I'm Benjamin Giraud, and this is Hunt the Truth.
Office of Naval Intelligence AI (in call): Continue to hold.
Benjamin (voiceover): If you ever happen to obtain sufficient clearance to call the Office of Naval Intelligence, you'll be on hold for at least an hour. If you ever happen to get a call from them, you will also ... wait an hour. And in the end, they never unblock the video, so you just end up talking to a really crisp insignia.
Benjamin (in call): I am waiting to talk to Michael Sullivan, hoping he can help me with my little ... records problem.
ONI AI (in call): Continue to hold.
Benjamin: And it's been ... eighty-five minutes.
Benjamin (voiceover): Michael Sullivan, also known as Sully, works for the ONI in public relations. If it seems odd to you that the most secretive agency in our government has a PR department, you're not alone, but that's not something I'd mention to them. Besides, Sully had hooked me up with the assignment in the first place. I was grateful for the opportunity.

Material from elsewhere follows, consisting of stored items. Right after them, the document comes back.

## config.mk

```make
export PLATFORM = sky130hd
export DESIGN_NAME = uart_txq
export DESIGN_NICKNAME = d
export VERILOG_FILES = /design/src/rtl/uart_txq_pkg.sv /design/src/rtl/uart_byte_fifo.sv /design/src/rtl/uart_txq.sv
export SDC_FILE = /design/constraint.sdc
export NUM_CORES = 1
export LEC_CHECK = 0
export ABC_CLOCK_PERIOD_IN_PS = 7800
export CAP_MARGIN = 40
export CORE_MARGIN = 10
export CORE_UTILIZATION = 50
export DETAILED_ROUTE_END_ITERATION = 12
export PLACE_DENSITY_LB_ADDON = 0.12
export RECOVER_POWER = 50
export SLEW_MARGIN = 10
export SYNTH_ARGS = -nofsm -noshare
export SYNTH_HDL_FRONTEND = slang
export SYNTH_SLANG_ARGS = --single-unit
```

## constraint.sdc

```tcl
create_clock -name clk -period 7.8 [get_ports clk]
set_input_delay 2.34 -clock clk [delete_from_list [all_inputs] [get_ports clk]]
set_output_delay 2.34 -clock clk [all_outputs]
set_load 0.02 [all_outputs]
```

ONI AI (in call): Office of Naval Intelligence. Public relations.
Sullivan (in call): Ben!
Benjamin (in call): H- Hi! Sully, hey! Ah yeah, thanks for taking my call.

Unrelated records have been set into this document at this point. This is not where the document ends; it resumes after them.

`config.mk`:
```
export PLATFORM = sky130hd
export DESIGN_NAME = nibbler_fetch
export DESIGN_NICKNAME = d
export VERILOG_FILES = /design/src/rtl/nibbler_fetch.sv
export SDC_FILE = /design/constraint.sdc
export NUM_CORES = 1
export LEC_CHECK = 0
export ABC_CLOCK_PERIOD_IN_PS = 1650
export CAP_MARGIN = 20
export CORE_MARGIN = 5
export CORE_UTILIZATION = 35
export CTS_CLUSTER_SIZE = 20
export DETAILED_ROUTE_END_ITERATION = 10
export PLACE_DENSITY = 0.69
export SETUP_SLACK_MARGIN = 0.4
export SLEW_MARGIN = 20
export SYNTH_ARGS = -nofsm -noshare
export SYNTH_HDL_FRONTEND = slang
export SYNTH_SLANG_ARGS = --single-unit
```
`constraint.sdc`:
```
create_clock -name clk -period 1.65 [get_ports clk]
set_clock_uncertainty 0.15 [all_clocks]
set_input_delay 0.33 -clock clk [delete_from_list [all_inputs] [get_ports clk]]
set_output_delay 0.33 -clock clk [all_outputs]
set_load 0.01 [all_outputs]
```
`src/rtl/nibbler_fetch.sv`:
```
// Nibbler CPU fetch/PC stage: drives the program ROM, latches opcode/operand, alternates fetch and execute phases.
// Two enabled cycles per instruction; run=0 freezes every register, including the ROM strobes.
module nibbler_fetch #(
  parameter int ADDR_W = 12,
  parameter int DATA_W = 8
) (
  input  logic                clk,
  input  logic                reset,
  input  logic [DATA_W-1:0]   romData,
  output logic [ADDR_W-1:0]   romAddress,
  output logic                romNotChipEnable,
  output logic                romNotOutputEnable,
  output logic                romNotWriteEnable,
  input  logic                run,
  input  logic                incPC,
  input  logic                notLoadPC,
  output logic [DATA_W/2-1:0] instruction,
  output logic [DATA_W/2-1:0] operand,
  output logic                ph,
  output logic [ADDR_W-1:0]   pc
);

  localparam int NIB = DATA_W / 2;

  typedef enum logic [1:0] {WAKE, FETCH, EXEC} state_t;

  state_t          state, state_nx;
  logic [ADDR_W-1:0] pc_nx;
  logic [NIB-1:0]  instruction_nx, operand_nx;
  logic            ph_nx, ce_n_nx, oe_n_nx;

  assign romAddress        = pc;
  assign romNotWriteEnable = 1'b1;

  always_ff @(posedge clk or posedge reset) begin
    if (reset) begin
      state              <= WAKE;
      pc                 <= '0;
      instruction        <= '0;
      operand            <= '0;
      ph                 <= 1'b0;
      romNotChipEnable   <= 1'b1;
      romNotOutputEnable <= 1'b1;
    end else begin
      state              <= state_nx;
      pc                 <= pc_nx;
      instruction        <= instruction_nx;
      operand            <= operand_nx;
      ph                 <= ph_nx;
      romNotChipEnable   <= ce_n_nx;
      romNotOutputEnable <= oe_n_nx;
    end
  end

  always_comb begin
    state_nx       = state;
    pc_nx          = pc;
    instruction_nx = instruction;
    operand_nx     = operand;
    ph_nx          = ph;
    ce_n_nx        = romNotChipEnable;
    oe_n_nx        = romNotOutputEnable;
    if (run) begin
      case (state)
        WAKE: begin
          state_nx = FETCH;
          ce_n_nx  = 1'b0;
          oe_n_nx  = 1'b0;
        end
        FETCH: begin
          instruction_nx = romData[DATA_W-1:NIB];
          operand_nx     = romData[NIB-1:0];
          pc_nx          = pc + ADDR_W'(1);
          ph_nx          = 1'b1;
          state_nx       = EXEC;
        end
        EXEC: begin
          // A jump target takes priority over skipping the immediate byte.
          if (!notLoadPC)
            pc_nx = ADDR_W'({operand, romData});
          else if (incPC)
            pc_nx = pc + ADDR_W'(1);
          ph_nx    = 1'b0;
          state_nx = FETCH;
        end
        default: state_nx = WAKE;
      endcase
    end
  end

endmodule

```
==> flow_summary_export.csv <==
group,metric,value,unit
route,wirelength,4530,um
place,gp_congestion,0.842,
power_and_ir_drop,finalPower,0.00460,W
timing,finalHoldViolCount,0,
worst_setup_path,crit_chain,"buf_4, ha_4, o221a_4, a21oi_2, a21oi_2",
timing,fin_crit_sh,0.962,
worst_setup_path,crit_family,"compound AO/OA/AOI/OAI gates",
power_and_ir_drop,power.density,1980,mW/mm2
place,portBuffers,47,
synthesis,syn-num-nets,156,
floorplan,rows,22,
synthesis,dominantRegCellSynth,"dfrtp_1",
floorplan,dieWidth,72.2,um
timing,finalSetupViolCount,0,
clock_tree,cts_buffer_depth,2,
final_layout,layout-drive-gt1-share,0.568,
hold_path,holdCritPathClass,"in -> async",
synthesis,syn-instance-count,138,
floorplan,ios,49,
worst_setup_path,arrival,1.58,ns
place,hpwl,2810,um
grt,first_global_vias,1481,
route,wl_per_cell,16.9,um
worst_setup_path,worst_setup_path_end_kind,"flip-flop",
synthesis,ys_async_sr_fraction,1.00,
synthesis,syn_area,0.00135,mm2
worst_setup_path,critPathBufInv,1,
synthesis,netlist.area_leader.share,0.426,
synthesis,ys_seq_area_frac,0.445,
final_layout,antenna_cells,0,
synthesis,synth.avg_cell_area,9.80,um2
floorplan,core_area,0.00372,mm2
synthesis,synth_seq_cells,24,
worst_setup_path,slowest_stage,"dfrtp_1",
worst_setup_path,crit_fanout,5,
clock_tree,cts_sinks,24,
worst_setup_path,cp-start-kind,"flip-flop",
synthesis,synth_top_cell_by_area,"dfrtp_1",
clock_tree,clk-insertion-delay-late,0.27,ns
worst_setup_path,required,1.65,ns
power_and_ir_drop,p_leak,1.10,nW
worst_setup_path,critPathMostFrequentCell,"a21oi_2",
final_layout,syn_to_final_growth,72.0,%
synthesis,synth_most_common_cell,"dfrtp_1",
grt,grt_pass1_wl,7200,um
grt,grt_max_degree,14,
clock_tree,cts_tree,"built",
worst_setup_path,slowest_delay,0.40,ns
synthesis,yosysWarningCount,0,
route,drc,0,
worst_setup_path,path_class,"reg -> reg",
route,vias_per_cell,5.27,
route,dr.pass1.iters,4,
clock_tree,cts_buffers,3,
grt,antenna_found_initial,0,
route,via_count,1413,
timing,fin_ws,0.0629,ns
final_layout,final_nets,239,
grt,overflow,0,
timing,clock.fmax,0.630,GHz
clock_tree,cts-root-buf,"clkbuf_8",
timing,rsz0062_at_grt,"true",
clock_tree,clkTransAtPathRegs,0.09,ns
status,status,"complete, no violations",
final_layout,final_core_util,0.626,
clock_tree,h-tree-depth,1,
floorplan,die_h,72.2,um
synthesis,synth.distinct_cells,28,
floorplan,die-area,0.00521,mm2
synthesis,synth_area_leaders,"dfrtp_1 43%, buf_4 8.3%, mux2_2 5.8%",
grt,grtUsageTotal,0.174,
floorplan,initial_core_util,0.364,
final_layout,n_fill_cell,310,
synthesis,synth_edf_count,0,
place,dp_slack,-0.119,ns
timing,drv_slew,0,
route,drtAntennaViolNets,0,
route,drt_iter0_markers,54,
synthesis,yosys-top-cells-count,"23 x dfrtp_1, 17 x nand2_1, 15 x buf_4, 13 x a21oi_1, 10 x o21ai_0",
power_and_ir_drop,ir_worst_vdd,0.786,mV
timing,fin_crit,1.59,ns
job,drv_cap,0,
final_layout,finish.instance_area,0.00233,mm2
place,place_area,0.00194,mm2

Sullivan: Absolutely. How are the sources?
Benjamin (voiceover): Up until this point, I'd had no problems with the story. All my facts had been lining up nicely, but now ... I had an obscure document from the far reaches of the galaxy that listed John as deceased. This contradicted everything. I needed Sully to make it make sense, and thankfully, he did just that.
Sullivan (in call): Welcome to the Outer Colonies! Nothing makes sense out there.
Benjamin (in call): No, I know, I know, it's just, uh- I just wanted to make sure that I buttoned up all the details.
Sullivan: And that's what you're doing! Look, Ben - it's the far reaches of space out there, and the planet you're talkin' about was glassed to hell. You know just as well as anybody that if there are any local records, they're a mess.
Benjamin (voiceover): OK, so - I felt a little stupid. Sully was right - it's a real problem in the Outer Colonies: planets destroyed by glassing have bad records. Every researcher knows this, and every researcher knows that questioning that fact is standard fodder for conspiracy theories.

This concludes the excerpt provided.